[src/rtl/cla_pkg.sv]
// Shared types and carry-lookahead helper for the pipelined CLA adder.
package cla_pkg;

  localparam int CLA_GROUP = 4;

  typedef struct packed {
    logic p;
    logic g;
  } cla_pg_t;

  // Returns {c4, c3, c2, c1, c0}. Every carry is a sum of products of p/g/ci,
  // so none of them waits on a lower carry inside the group.
  function automatic logic [4:0] cla_group_carry(input logic [3:0] p4,
                                                 input logic [3:0] g4,
                                                 input logic       ci);
    logic [4:0] c;
    c[0] = ci;
    c[1] = g4[0] | (p4[0] & ci);
    c[2] = g4[1] | (p4[1] & g4[0]) | (p4[1] & p4[0] & ci);
    c[3] = g4[2] | (p4[2] & g4[1]) | (p4[2] & p4[1] & g4[0])
         | (p4[2] & p4[1] & p4[0] & ci);
    c[4] = g4[3] | (p4[3] & g4[2]) | (p4[3] & p4[2] & g4[1])
         | (p4[3] & p4[2] & p4[1] & g4[0])
         | (p4[3] & p4[2] & p4[1] & p4[0] & ci);
    return c;
  endfunction

endpackage
**config.mk**
```make
export PLATFORM = sky130hd
export DESIGN_NAME = pspi_slave_param
export DESIGN_NICKNAME = d
export VERILOG_FILES = /design/src/rtl/pspi_slave_param.sv
export SDC_FILE = /design/constraint.sdc
export NUM_CORES = 1
export LEC_CHECK = 0
export ABC_AREA = 1
export BUFFER_PORTS_ARGS = -buffer_cell sky130_fd_sc_hd__buf_4
export CAP_MARGIN = 20
export CORE_MARGIN = 2
export CORE_UTILIZATION = 40
export DETAILED_ROUTE_END_ITERATION = 6
export MAX_ROUTING_LAYER = met4
export PLACE_DENSITY_LB_ADDON = 0.3
export REMOVE_ABC_BUFFERS = 1
export SLEW_MARGIN = 20
export SYNTH_ARGS = -nofsm -noshare
export SYNTH_HDL_FRONTEND = slang
export SYNTH_SLANG_ARGS = --single-unit
```
**constraint.sdc**
```tcl
create_clock -name clkin -period 3.2 [get_ports clkin]
set_input_delay 0.32 -clock clkin [delete_from_list [all_inputs] [get_ports clkin]]
set_output_delay 0.32 -clock clkin [all_outputs]
set_load 0.05 [all_outputs]
```
**src/rtl/pspi_slave_param.sv**
```systemverilog
// pspi_slave_param: parametrised MSB-first mode-0 PSPI slave on clkin.
// Define PSPI_PARITY_EN to add a parity bit in both directions.
module pspi_slave_param #(
  parameter int DATA_W      = 8,
  parameter int PARITY_ODD  = 1,
  parameter int SYNC_STAGES = 2
) (
  input  logic              clkin,
  input  logic              rstn,
  input  logic              en,
  input  logic              sclk,
  input  logic              ss_n,
  input  logic              mosi,
  output logic              miso,
  input  logic [DATA_W-1:0] tx_data,
  input  logic              tx_valid,
  output logic              tx_ready,
  output logic [DATA_W-1:0] rx_data,
  output logic              rx_valid,
  output logic              rx_perr,
  output logic              frame_err,
  output logic              busy
);

`ifdef PSPI_PARITY_EN
  localparam int PE = 1;
`else
  localparam int PE = 0;
`endif
  localparam int FL = DATA_W + PE;
  localparam int CW = $clog2(FL + 1);

  localparam logic [1:0] IDLE     = 2'd0;
  localparam logic [1:0] SHIFT    = 2'd1;
  localparam logic [1:0] COMPLETE = 2'd2;

  function automatic logic par_of(
    input logic [DATA_W-1:0] w
  );
    return (^w) ^ (PARITY_ODD != 0);
  endfunction

  logic [SYNC_STAGES-1:0] sclk_s;
  logic [SYNC_STAGES-1:0] ss_s;
  logic [SYNC_STAGES-1:0] mosi_s;
  logic                   sclk_d;
  logic                   ss_d;

  always_ff @(posedge clkin or negedge rstn) begin
    if (!rstn) begin
      sclk_s <= '0;
      ss_s   <= '1;
      mosi_s <= '0;
      sclk_d <= 1'b0;
      ss_d   <= 1'b1;
    end else begin
      sclk_s <= {sclk_s[SYNC_STAGES-2:0], sclk};
      ss_s   <= {ss_s[SYNC_STAGES-2:0], ss_n};
      mosi_s <= {mosi_s[SYNC_STAGES-2:0], mosi};
      sclk_d <= sclk_s[SYNC_STAGES-1];
      ss_d   <= ss_s[SYNC_STAGES-1];
    end
  end

  logic sclk_q;
  logic ss_q;
  logic mosi_q;
  logic sclk_rise;
  logic sclk_fall;
  logic ss_fall;

  assign sclk_q    = sclk_s[SYNC_STAGES-1];
  assign ss_q      = ss_s[SYNC_STAGES-1];
  assign mosi_q    = mosi_s[SYNC_STAGES-1];
  assign sclk_rise = sclk_q & ~sclk_d;
  assign sclk_fall = ~sclk_q & sclk_d;
  assign ss_fall   = ~ss_q & ss_d;

  logic [1:0]        state;
  logic [CW-1:0]     cnt;
  logic [DATA_W-1:0] tx_sh;
  logic [FL-1:0]     rx_sh;
  logic [DATA_W-1:0] hold_data;
  logic              hold_full;
  logic              take;
  logic              start;
  logic              reload;
  logic              load_sh;
  logic [DATA_W-1:0] next_word;

  assign tx_ready = ~hold_full;
  assign busy     = (state != IDLE);
  assign take     = tx_valid & ~hold_full;
  assign start    = en & (state == IDLE) & ss_fall;
  assign reload   = en & (state == COMPLETE) & ~ss_q;
  assign load_sh  = start | reload;

  // A word offered in the same cycle as a load wins over an empty holding.
  always_comb begin
    next_word = '0;
    if (take)
      next_word = tx_data;
    else if (hold_full)
      next_word = hold_data;
  end

  always_ff @(posedge clkin or negedge rstn) begin
    if (!rstn) begin
      hold_full <= 1'b0;
      hold_data <= '0;
    end else if (load_sh) begin
      hold_full <= 1'b0;
    end else if (take) begin
      hold_full <= 1'b1;
      hold_data <= tx_data;
    end
  end

`ifdef PSPI_PARITY_EN
  logic tx_par;
  logic perr_q;

  assign rx_perr = perr_q;

  always_ff @(posedge clkin or negedge rstn) begin
    if (!rstn) begin
      tx_par <= 1'b0;
      perr_q <= 1'b0;
    end else begin
      perr_q <= 1'b0;
      if (load_sh)
        tx_par <= par_of(next_word);
      if (en && state == COMPLETE)
        perr_q <= (^rx_sh) ^ (PARITY_ODD != 0);
    end
  end
`else
  assign rx_perr = 1'b0;
`endif

  always_ff @(posedge clkin or negedge rstn) begin
    if (!rstn) begin
      state     <= IDLE;
      cnt       <= '0;
      tx_sh     <= '0;
      rx_sh     <= '0;
      miso      <= 1'b0;
      rx_data   <= '0;
      rx_valid  <= 1'b0;
      frame_err <= 1'b0;
    end else begin
      rx_valid  <= 1'b0;
      frame_err <= 1'b0;
      if (!en) begin
        state <= IDLE;
        cnt   <= '0;
        miso  <= 1'b0;
      end else begin
        unique case (state)
          IDLE: begin
            miso <= 1'b0;
            cnt  <= '0;
            if (ss_fall) begin
              state <= SHIFT;
              miso  <= next_word[DATA_W-1];
              tx_sh <= {next_word[DATA_W-2:0], 1'b0};
            end
          end
          SHIFT: begin
            if (ss_q) begin
              state     <= IDLE;
              miso      <= 1'b0;
              cnt       <= '0;
              frame_err <= (cnt != '0);
            end else if (sclk_rise) begin
              rx_sh <= {rx_sh[FL-2:0], mosi_q};
              cnt   <= cnt + 1'b1;
              if (cnt == CW'(FL - 1))
                state <= COMPLETE;
            end else if (sclk_fall) begin
              if (cnt < CW'(DATA_W)) begin
                miso  <= tx_sh[DATA_W-1];
                tx_sh <= {tx_sh[DATA_W-2:0], 1'b0};
              end
`ifdef PSPI_PARITY_EN
              else begin
                miso <= tx_par;
              end
`endif
            end
          end
          COMPLETE: begin
            rx_data  <= rx_sh[FL-1 -: DATA_W];
            rx_valid <= 1'b1;
            cnt      <= '0;
            // Back-to-back: first bit goes out on the next sclk fall.
            if (!ss_q) begin
              state <= SHIFT;
              tx_sh <= next_word;
            end else begin
              state <= IDLE;
              miso  <= 1'b0;
            end
          end
          default: begin
            state <= IDLE;
            miso  <= 1'b0;
            cnt   <= '0;
          end
        endcase
      end
    end
  end

endmodule

```
==> reports/qor.csv <==
stage,metric,value,unit
clock_tree,Clock Sink Count,50,
clock_tree,H-tree level count,2,
cells_and_area,fraction of final layout cells with drive strength greater than 1,19.81,%
cells_and_area,area delta synth->final,13.85,%
logic_synthesis,fraction of the yosys area taken by sequential cells,51.07,%
route,Via Count,1928,
sta,worst slew pin tran,0.6216,ns
clock_tree,Clock Tree Buf Depth,2,
clock_tree,post-cts hold buffer count,0,
grt,maximum number of pins on one net before global-route repair,51,
sta,minimum hold slack,0.01828,ns
floorplanning,area of the core,5921,um^2
floorplanning,DIE WIDTH,82.38,um
power,Pwr per Cell Area,852.9,nW/um^2
logic_synthesis,Netlist Area Pre-Place,2457,um^2
cells_and_area,total of fill cells in the finished design,587,
grt,initial antenna violation count,0,
floorplanning,number of top-level pins,29,
sta,summed negative setup slack over all endpoints,0,ns
sta,post-route fraction of the period consumed by the critical path,56.57,%
flow_run,total of max-cap violations,0,
grt,Tot GR Track Use,16.42,%
route,First-pass DRT Iterations,4,
cells_and_area,"leading cell type in the layout, fill and taps excluded",sky130_fd_sc_hd__nand2_1,
critical_path,nature of the critical path endpoint,register,
floorplanning,floorplan row count,28,
min_path,worst min-delay path class,in -> async,
cells_and_area,Nets,343,
power,leakage power of the design,1.438,nW
place,count of input and output buffers,27,
power,worst vdd rail ir drop,0.0005018,V
route,via count normalized by instance count,4.844,
sta,Final min period,1.810,ns
logic_synthesis,"Warnings, synthesis",0,
sta,Max Clock Skew,0.007652,ns
floorplanning,overall die area,6786,um^2
route,drc violations,0,
critical_path,CP Class,reg -> reg,
logic_synthesis,Synth Register Bits,50,
cells_and_area,number of inserted diodes,0,
logic_synthesis,cell type contributing the most total cell area after synthesis,sky130_fd_sc_hd__dfrtp_1,
grt,sum of overflow across all layers after global routing,0,
sta,Final Max Tran Viols,0,
clock_tree,Clock Root Buffer,sky130_fd_sc_hd__clkbuf_8,
grt,via count of the first global-routing pass,1924,
critical_path,data required time at the worst endpoint,3.40,ns
status,result of the run,completed,
critical_path,category of the worst setup path launch point,register,
grt,first-pass GRT wire length,8369,um
critical_path,arrival time worst endpoint,2.01,ns
clock_tree,TritonCTS clock tree,built,
place,Detailed Place HPWL,3440,um
route,final antenna-violating net count,0,
sta,setup repair after global routing missed its margin,false,
sta,Max Freq,0.5524,GHz
clock_tree,"Clk pin slew, worst setup/hold paths",0.10,ns
logic_synthesis,synth unique cells,27,
clock_tree,post-cts resize count,0,
logic_synthesis,cells after synthesis,294,
clock_tree,clock latency reported for the late side of the worst-skew pair,0.31,ns
clock_tree,Num CTS Buffers,5,
route,Routed WL,4756,um
logic_synthesis,Syn Area/Cell,8.358,um^2
logic_synthesis,cell types with the largest area share after synthesis,"sky130_fd_sc_hd__dfrtp_1 (48%), sky130_fd_sc_hd__nand2_1 (16%), sky130_fd_sc_hd__nand3_1 (4.9%)",
floorplanning,starting density of the core,41.50,%
route,First DRT Iteration DRCs,60,
clock_tree,number of post-CTS setup repair buffers,0,
sta,final setup violation count,0,
place,GPL Wtd Cong,0.8468,
sta,Rel. slew slack,58.56,%
route,drt wl/cell,11.95,um
sta,"Hold Vio Cnt, Final",0,
cells_and_area,"top library cells by usage in the layout, fill and taps aside","sky130_fd_sc_hd__nand2_1 (103), sky130_fd_sc_hd__dfrtp_1 (47), sky130_fd_sc_hd__nor2_1 (27), sky130_fd_sc_hd__buf_4 (27), sky130_fd_sc_hd__nand3_1 (24)",
critical_path,Crit Path Max Fanout,16,
logic_synthesis,area share of the leading cell type in the synthesized netlist,47.86,%
floorplanning,vertical die dimension,82.38,um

::::::::::

What is needed
Find each line in the data above with the word "number", then copy it.

Task solution
grt,maximum number of pins on one net before global-route repair,51,
floorplanning,number of top-level pins,29,
cells_and_area,number of inserted diodes,0,
clock_tree,number of post-CTS setup repair buffers,0,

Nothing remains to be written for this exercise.